• _Supplied records_:
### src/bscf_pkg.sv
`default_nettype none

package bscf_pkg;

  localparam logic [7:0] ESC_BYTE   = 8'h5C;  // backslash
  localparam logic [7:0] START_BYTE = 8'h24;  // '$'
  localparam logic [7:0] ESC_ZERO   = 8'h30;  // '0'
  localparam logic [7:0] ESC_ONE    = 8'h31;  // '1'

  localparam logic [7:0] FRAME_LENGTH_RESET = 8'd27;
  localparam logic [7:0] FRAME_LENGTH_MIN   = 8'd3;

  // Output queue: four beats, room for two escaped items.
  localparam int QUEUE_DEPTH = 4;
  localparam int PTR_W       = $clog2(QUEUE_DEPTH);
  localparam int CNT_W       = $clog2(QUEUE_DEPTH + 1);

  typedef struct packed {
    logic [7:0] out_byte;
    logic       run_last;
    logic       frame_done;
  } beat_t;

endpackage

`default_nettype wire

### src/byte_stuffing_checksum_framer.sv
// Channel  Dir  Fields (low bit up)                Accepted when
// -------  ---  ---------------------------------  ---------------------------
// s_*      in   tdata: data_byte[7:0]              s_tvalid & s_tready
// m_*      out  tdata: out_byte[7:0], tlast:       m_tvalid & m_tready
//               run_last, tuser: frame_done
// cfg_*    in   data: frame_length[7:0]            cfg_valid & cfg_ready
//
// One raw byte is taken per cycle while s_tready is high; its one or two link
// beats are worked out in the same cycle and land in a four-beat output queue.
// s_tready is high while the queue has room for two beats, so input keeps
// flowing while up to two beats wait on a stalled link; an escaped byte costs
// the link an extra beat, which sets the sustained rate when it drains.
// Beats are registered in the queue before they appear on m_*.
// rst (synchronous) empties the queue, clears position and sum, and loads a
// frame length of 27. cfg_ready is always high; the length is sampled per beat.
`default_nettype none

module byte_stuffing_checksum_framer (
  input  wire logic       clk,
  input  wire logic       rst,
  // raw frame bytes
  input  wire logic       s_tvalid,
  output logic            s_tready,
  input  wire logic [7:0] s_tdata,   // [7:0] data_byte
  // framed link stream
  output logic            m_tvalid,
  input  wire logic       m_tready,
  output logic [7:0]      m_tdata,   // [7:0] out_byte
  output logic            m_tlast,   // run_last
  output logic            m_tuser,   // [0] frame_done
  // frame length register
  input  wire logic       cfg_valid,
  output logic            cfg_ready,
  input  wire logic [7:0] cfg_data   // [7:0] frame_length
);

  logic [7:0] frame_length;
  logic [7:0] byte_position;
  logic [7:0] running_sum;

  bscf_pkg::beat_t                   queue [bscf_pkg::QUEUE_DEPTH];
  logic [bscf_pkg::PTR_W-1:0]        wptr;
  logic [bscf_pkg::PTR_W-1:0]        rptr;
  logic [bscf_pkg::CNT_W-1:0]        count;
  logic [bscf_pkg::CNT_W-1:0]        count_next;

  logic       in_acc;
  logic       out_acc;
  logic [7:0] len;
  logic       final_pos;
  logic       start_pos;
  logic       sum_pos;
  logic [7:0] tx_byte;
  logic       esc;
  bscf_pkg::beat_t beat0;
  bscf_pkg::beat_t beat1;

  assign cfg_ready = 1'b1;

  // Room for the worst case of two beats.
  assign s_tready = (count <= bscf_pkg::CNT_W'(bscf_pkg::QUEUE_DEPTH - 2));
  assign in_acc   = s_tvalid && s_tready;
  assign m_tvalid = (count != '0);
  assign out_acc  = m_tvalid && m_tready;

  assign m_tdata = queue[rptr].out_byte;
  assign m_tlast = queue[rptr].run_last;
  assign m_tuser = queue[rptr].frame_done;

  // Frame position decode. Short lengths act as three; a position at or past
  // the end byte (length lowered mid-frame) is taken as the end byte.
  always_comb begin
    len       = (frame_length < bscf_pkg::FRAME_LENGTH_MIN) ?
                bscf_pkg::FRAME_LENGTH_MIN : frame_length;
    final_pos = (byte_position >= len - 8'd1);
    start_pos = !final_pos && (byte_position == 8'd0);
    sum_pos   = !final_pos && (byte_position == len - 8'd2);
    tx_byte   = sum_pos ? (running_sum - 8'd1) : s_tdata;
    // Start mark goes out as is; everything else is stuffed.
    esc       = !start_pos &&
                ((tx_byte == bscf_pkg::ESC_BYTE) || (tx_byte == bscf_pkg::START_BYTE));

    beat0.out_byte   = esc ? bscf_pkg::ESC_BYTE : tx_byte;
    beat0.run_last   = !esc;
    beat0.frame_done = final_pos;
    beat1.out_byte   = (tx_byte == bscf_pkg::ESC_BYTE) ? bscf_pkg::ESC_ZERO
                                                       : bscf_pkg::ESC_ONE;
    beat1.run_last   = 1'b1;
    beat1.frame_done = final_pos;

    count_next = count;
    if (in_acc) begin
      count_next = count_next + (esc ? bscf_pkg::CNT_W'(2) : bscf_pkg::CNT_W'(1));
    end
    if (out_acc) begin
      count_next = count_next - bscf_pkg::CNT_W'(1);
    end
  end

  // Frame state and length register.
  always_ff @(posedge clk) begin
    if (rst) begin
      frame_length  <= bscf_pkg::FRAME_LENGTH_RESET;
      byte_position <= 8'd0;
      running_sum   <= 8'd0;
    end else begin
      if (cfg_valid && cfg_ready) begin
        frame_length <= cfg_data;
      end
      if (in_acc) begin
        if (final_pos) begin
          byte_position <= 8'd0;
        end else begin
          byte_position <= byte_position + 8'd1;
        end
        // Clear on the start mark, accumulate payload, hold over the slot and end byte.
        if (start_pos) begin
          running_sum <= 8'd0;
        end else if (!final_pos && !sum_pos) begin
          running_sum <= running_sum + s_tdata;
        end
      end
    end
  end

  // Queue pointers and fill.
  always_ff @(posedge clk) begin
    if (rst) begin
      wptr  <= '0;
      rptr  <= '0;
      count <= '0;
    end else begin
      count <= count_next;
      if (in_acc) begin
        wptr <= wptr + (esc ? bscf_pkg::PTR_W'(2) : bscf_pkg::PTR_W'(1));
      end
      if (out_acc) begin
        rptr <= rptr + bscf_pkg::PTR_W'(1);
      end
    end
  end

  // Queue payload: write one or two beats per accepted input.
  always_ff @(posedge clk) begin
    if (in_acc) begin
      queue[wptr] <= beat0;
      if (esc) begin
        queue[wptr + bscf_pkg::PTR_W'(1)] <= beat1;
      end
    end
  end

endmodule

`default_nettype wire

• _About this exercise_: Reproduce the records above line by line, without any change, up to and including the line that holds "or two link".

• _Response to the task_:
### src/bscf_pkg.sv
`default_nettype none

package bscf_pkg;

  localparam logic [7:0] ESC_BYTE   = 8'h5C;  // backslash
  localparam logic [7:0] START_BYTE = 8'h24;  // '$'
  localparam logic [7:0] ESC_ZERO   = 8'h30;  // '0'
  localparam logic [7:0] ESC_ONE    = 8'h31;  // '1'

  localparam logic [7:0] FRAME_LENGTH_RESET = 8'd27;
  localparam logic [7:0] FRAME_LENGTH_MIN   = 8'd3;

  // Output queue: four beats, room for two escaped items.
  localparam int QUEUE_DEPTH = 4;
  localparam int PTR_W       = $clog2(QUEUE_DEPTH);
  localparam int CNT_W       = $clog2(QUEUE_DEPTH + 1);

  typedef struct packed {
    logic [7:0] out_byte;
    logic       run_last;
    logic       frame_done;
  } beat_t;

endpackage

`default_nettype wire

### src/byte_stuffing_checksum_framer.sv
// Channel  Dir  Fields (low bit up)                Accepted when
// -------  ---  ---------------------------------  ---------------------------
// s_*      in   tdata: data_byte[7:0]              s_tvalid & s_tready
// m_*      out  tdata: out_byte[7:0], tlast:       m_tvalid & m_tready
//               run_last, tuser: frame_done
// cfg_*    in   data: frame_length[7:0]            cfg_valid & cfg_ready
//
// One raw byte is taken per cycle while s_tready is high; its one or two link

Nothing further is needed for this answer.